The Minneapolis native is the kind of player who fantasizes, "We could put a skyscraper where my garage is, 'vator to the top and give each other massages." He boasts, "I'm so Rick Ross, I'm such a big boss," even if a real gangster, never mind a more earnest play-actor like Ross, would never say that.
Prof is clowning for an audience he imagines is more innocent than he is. You can find YouTube footage of him belly-flopping onto the bananas at a supermarket, a gesture as true to his giddy nihilism as the claim, on his latest album, "King Gampo," that "I ain't hard, but I'm willing to bet I'm harder than you."

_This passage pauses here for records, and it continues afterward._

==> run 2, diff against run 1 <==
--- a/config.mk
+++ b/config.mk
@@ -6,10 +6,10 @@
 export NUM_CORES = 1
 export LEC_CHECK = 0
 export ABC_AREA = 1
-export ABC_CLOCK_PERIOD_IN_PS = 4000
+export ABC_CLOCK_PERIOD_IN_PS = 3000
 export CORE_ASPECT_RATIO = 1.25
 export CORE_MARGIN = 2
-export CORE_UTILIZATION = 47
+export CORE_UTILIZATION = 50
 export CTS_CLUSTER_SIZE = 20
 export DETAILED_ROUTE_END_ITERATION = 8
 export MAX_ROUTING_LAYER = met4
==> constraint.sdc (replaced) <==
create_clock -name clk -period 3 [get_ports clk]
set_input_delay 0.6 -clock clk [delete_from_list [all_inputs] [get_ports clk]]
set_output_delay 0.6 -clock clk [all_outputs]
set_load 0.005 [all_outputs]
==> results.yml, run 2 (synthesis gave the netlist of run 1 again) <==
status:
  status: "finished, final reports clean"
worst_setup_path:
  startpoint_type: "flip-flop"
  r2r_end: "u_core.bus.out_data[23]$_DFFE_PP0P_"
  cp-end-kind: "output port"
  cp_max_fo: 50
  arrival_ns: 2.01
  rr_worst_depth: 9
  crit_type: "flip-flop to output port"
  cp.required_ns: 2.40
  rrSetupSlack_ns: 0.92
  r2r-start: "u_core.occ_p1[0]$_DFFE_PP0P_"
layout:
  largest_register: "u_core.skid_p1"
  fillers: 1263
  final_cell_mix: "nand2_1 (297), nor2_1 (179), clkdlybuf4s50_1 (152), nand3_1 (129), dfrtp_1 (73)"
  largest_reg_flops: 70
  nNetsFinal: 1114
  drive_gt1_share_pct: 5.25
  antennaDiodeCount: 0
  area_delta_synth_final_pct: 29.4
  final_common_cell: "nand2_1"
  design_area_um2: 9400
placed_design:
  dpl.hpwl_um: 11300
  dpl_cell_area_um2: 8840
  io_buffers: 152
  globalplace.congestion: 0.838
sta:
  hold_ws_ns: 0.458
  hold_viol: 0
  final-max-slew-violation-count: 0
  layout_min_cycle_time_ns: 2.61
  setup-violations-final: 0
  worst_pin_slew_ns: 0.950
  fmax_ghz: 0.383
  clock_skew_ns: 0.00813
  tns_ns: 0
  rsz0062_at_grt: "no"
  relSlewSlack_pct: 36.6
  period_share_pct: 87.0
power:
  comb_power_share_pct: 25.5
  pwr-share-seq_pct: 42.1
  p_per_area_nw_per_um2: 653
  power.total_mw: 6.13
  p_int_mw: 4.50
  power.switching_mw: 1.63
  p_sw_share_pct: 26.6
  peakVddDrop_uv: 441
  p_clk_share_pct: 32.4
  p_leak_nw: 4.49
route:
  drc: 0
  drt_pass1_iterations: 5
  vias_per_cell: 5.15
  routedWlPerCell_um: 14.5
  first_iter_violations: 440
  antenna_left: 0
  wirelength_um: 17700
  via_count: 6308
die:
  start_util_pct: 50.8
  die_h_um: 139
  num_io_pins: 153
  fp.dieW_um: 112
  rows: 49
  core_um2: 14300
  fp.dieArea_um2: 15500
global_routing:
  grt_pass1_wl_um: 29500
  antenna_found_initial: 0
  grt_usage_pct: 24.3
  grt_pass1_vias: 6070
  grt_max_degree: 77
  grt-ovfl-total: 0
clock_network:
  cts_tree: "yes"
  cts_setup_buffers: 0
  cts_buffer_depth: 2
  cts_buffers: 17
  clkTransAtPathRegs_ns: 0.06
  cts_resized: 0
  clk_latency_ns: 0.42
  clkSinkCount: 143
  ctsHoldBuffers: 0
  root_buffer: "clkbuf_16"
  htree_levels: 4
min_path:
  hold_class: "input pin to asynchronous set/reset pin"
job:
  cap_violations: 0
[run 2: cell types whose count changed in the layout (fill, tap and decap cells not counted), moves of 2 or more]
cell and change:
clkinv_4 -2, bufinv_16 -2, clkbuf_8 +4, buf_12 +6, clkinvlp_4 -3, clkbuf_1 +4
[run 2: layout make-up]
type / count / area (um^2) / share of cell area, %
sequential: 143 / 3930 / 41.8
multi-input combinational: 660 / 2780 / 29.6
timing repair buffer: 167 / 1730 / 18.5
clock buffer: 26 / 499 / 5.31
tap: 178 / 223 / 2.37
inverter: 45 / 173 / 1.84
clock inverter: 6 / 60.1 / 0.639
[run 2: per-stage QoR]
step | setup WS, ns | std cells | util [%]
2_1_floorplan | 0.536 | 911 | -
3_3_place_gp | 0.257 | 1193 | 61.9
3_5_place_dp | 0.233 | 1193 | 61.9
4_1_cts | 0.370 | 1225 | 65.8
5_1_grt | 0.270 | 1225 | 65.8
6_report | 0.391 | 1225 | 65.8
===== src/rtl/nn_host_sequencer.sv =====
// Host-side sequencer for nn_accelerator: packs streamed features, starts a run,
// waits for completion under a watchdog, then reduces the scores to an argmax.
module nn_host_sequencer #(
    parameter int N_IN    = 4,
    parameter int N_OUT   = 10,
    parameter int DW      = 8,
    parameter int TIMEOUT = 1024
) (
    input  logic                clk,
    input  logic                rst,
    input  logic                in_valid,
    input  logic [DW-1:0]       in_data,
    output logic                in_ready,
    output logic [N_IN*DW-1:0]  acc_data_in,
    output logic                acc_start,
    input  logic [N_OUT*DW-1:0] acc_data_out,
    input  logic                acc_done,
    output logic                res_valid,
    output logic [3:0]          res_class,
    output logic [DW-1:0]       res_score,
    output logic                res_error,
    input  logic                res_ready,
    output logic                busy
);

    localparam int FI_W = (N_IN > 1) ? $clog2(N_IN) : 1;
    localparam int WD_W = $clog2(TIMEOUT);

    localparam logic [FI_W-1:0] FI_LAST  = FI_W'(N_IN - 1);
    localparam logic [WD_W-1:0] WD_LAST  = WD_W'(TIMEOUT - 1);
    localparam logic [3:0]      IDX_LAST = 4'(N_OUT - 1);

    localparam logic [2:0] S_LOAD   = 3'd0;
    localparam logic [2:0] S_START  = 3'd1;
    localparam logic [2:0] S_WAIT   = 3'd2;
    localparam logic [2:0] S_ARGMAX = 3'd3;
    localparam logic [2:0] S_OUTPUT = 3'd4;

    logic [2:0]      state_q, state_d;
    logic [FI_W-1:0] fidx_q;
    logic [WD_W-1:0] wdog_q;
    logic [3:0]      idx_q;
    logic [DW-1:0]   best_q;
    logic [3:0]      best_idx_q;
    logic [DW-1:0]   feats_q  [N_IN];
    logic [DW-1:0]   scores_q [N_OUT];
    logic [3:0]      res_class_q;
    logic [DW-1:0]   res_score_q;
    logic            res_error_q;

    logic [DW-1:0]   cur_score;
    logic            take;
    logic [DW-1:0]   best_d;
    logic [3:0]      best_idx_d;

    assign in_ready  = (state_q == S_LOAD);
    assign acc_start = (state_q == S_START);
    assign res_valid = (state_q == S_OUTPUT);
    assign busy      = (state_q != S_LOAD);
    assign res_class = res_class_q;
    assign res_score = res_score_q;
    assign res_error = res_error_q;

    always_comb begin
        acc_data_in = '0;
        for (int i = 0; i < N_IN; i++) begin
            acc_data_in[i*DW +: DW] = feats_q[i];
        end
    end

    // Strict greater-than keeps the lowest index on ties; slot 0 always seeds.
    always_comb begin
        cur_score  = scores_q[idx_q];
        take       = (idx_q == 4'd0) || (cur_score > best_q);
        best_d     = take ? cur_score : best_q;
        best_idx_d = take ? idx_q : best_idx_q;
    end

    always_comb begin
        state_d = state_q;
        case (state_q)
            S_LOAD:   if (in_valid && (fidx_q == FI_LAST)) state_d = S_START;
            S_START:  state_d = S_WAIT;
            S_WAIT: begin
                if (acc_done)                state_d = S_ARGMAX;
                else if (wdog_q == WD_LAST)  state_d = S_OUTPUT;
            end
            S_ARGMAX: if (idx_q == IDX_LAST) state_d = S_OUTPUT;
            S_OUTPUT: if (res_ready) state_d = S_LOAD;
            default:  state_d = S_LOAD;
        endcase
    end

    always_ff @(posedge clk) begin
        if (!rst) begin
            state_q     <= S_LOAD;
            fidx_q      <= '0;
            wdog_q      <= '0;
            idx_q       <= '0;
            best_q      <= '0;
            best_idx_q  <= '0;
            res_class_q <= '0;
            res_score_q <= '0;
            res_error_q <= 1'b0;
            for (int i = 0; i < N_IN; i++)  feats_q[i]  <= '0;
            for (int j = 0; j < N_OUT; j++) scores_q[j] <= '0;
        end else begin
            state_q <= state_d;
            case (state_q)
                S_LOAD: begin
                    if (in_valid) begin
                        feats_q[fidx_q] <= in_data;
                        fidx_q <= (fidx_q == FI_LAST) ? '0 : fidx_q + FI_W'(1);
                    end
                end
                S_START: wdog_q <= '0;
                S_WAIT: begin
                    // Completion takes priority over a watchdog expiry on the same edge.
                    if (acc_done) begin
                        for (int j = 0; j < N_OUT; j++) scores_q[j] <= acc_data_out[j*DW +: DW];
                        idx_q      <= '0;
                        best_q     <= '0;
                        best_idx_q <= '0;
                    end else if (wdog_q == WD_LAST) begin
                        res_error_q <= 1'b1;
                        res_class_q <= 4'hF;
                        res_score_q <= '0;
                    end else begin
                        wdog_q <= wdog_q + WD_W'(1);
                    end
                end
                S_ARGMAX: begin
                    best_q     <= best_d;
                    best_idx_q <= best_idx_d;
                    idx_q      <= idx_q + 4'd1;
                    if (idx_q == IDX_LAST) begin
                        res_class_q <= best_idx_d;
                        res_score_q <= best_d;
                        res_error_q <= 1'b0;
                    end
                end
                S_OUTPUT: if (res_ready) res_error_q <= 1'b0;
                default: ;
            endcase
        end
    end

endmodule
==> config.mk <==
export PLATFORM = sky130hd
export DESIGN_NAME = reward_scheduler
export DESIGN_NICKNAME = d
export VERILOG_FILES = /design/src/rtl/reward_scheduler.sv
export SDC_FILE = /design/constraint.sdc
export NUM_CORES = 1
export LEC_CHECK = 0
export ABC_CLOCK_PERIOD_IN_PS = 1300
export CORE_MARGIN = 10
export CORE_UTILIZATION = 31
export DETAILED_ROUTE_END_ITERATION = 8
export PLACE_DENSITY = 0.74
export SLEW_MARGIN = 5
export SYNTH_ARGS = -nofsm -noshare
export SYNTH_HDL_FRONTEND = slang
export SYNTH_SLANG_ARGS = --single-unit
==> constraint.sdc <==
create_clock -name clk -period 1.3 [get_ports clk]
set_input_delay 0.26 -clock clk [delete_from_list [all_inputs] [get_ports clk]]
set_output_delay 0.26 -clock clk [all_outputs]
set_load 0.05 [all_outputs]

His version of being image-conscious is posing on the cover eating spaghetti and chocolate in a filthy bathtub -- a homage to a scene from the cult movie "Gummo." You have to wonder: How much of Jacob Anderson, 27, is in Prof and his music?
"A lot of my fun songs are things that if I had the permission or know-how, I'd definitely do," he says, speaking over the phone from his tour van on the highway recently. "I'd pour Champagne on elderly folks all day long if I could."
Prof is already a legend live, having whipped a crowd into a frenzy during 2010's Soundset festival ("I felt good," he remembers, "like I'm part of this movement now") and toured this year with Atmosphere. "King Gampo," in which he invested thousands of dollars to give away free copies at shows, is getting play on college radio.
Part of Prof's appeal is satire -- he rhymes like Humpty Hump reincarnated as Slim Shady with Nicki Minaj's multiple vocal personalities. But he's clear-eyed about a violent past he doesn't mythologize too much.
"Daughter" (with Brother Ali) and "Myself" describe family traumas he's touched on before, coming back on them in vivid slow motion, while "Karma" grapples in ways rap rarely does with his own impulses to harm others -- and explains why there's less fiction than you might wish in the catchy robbery anthem "The Season."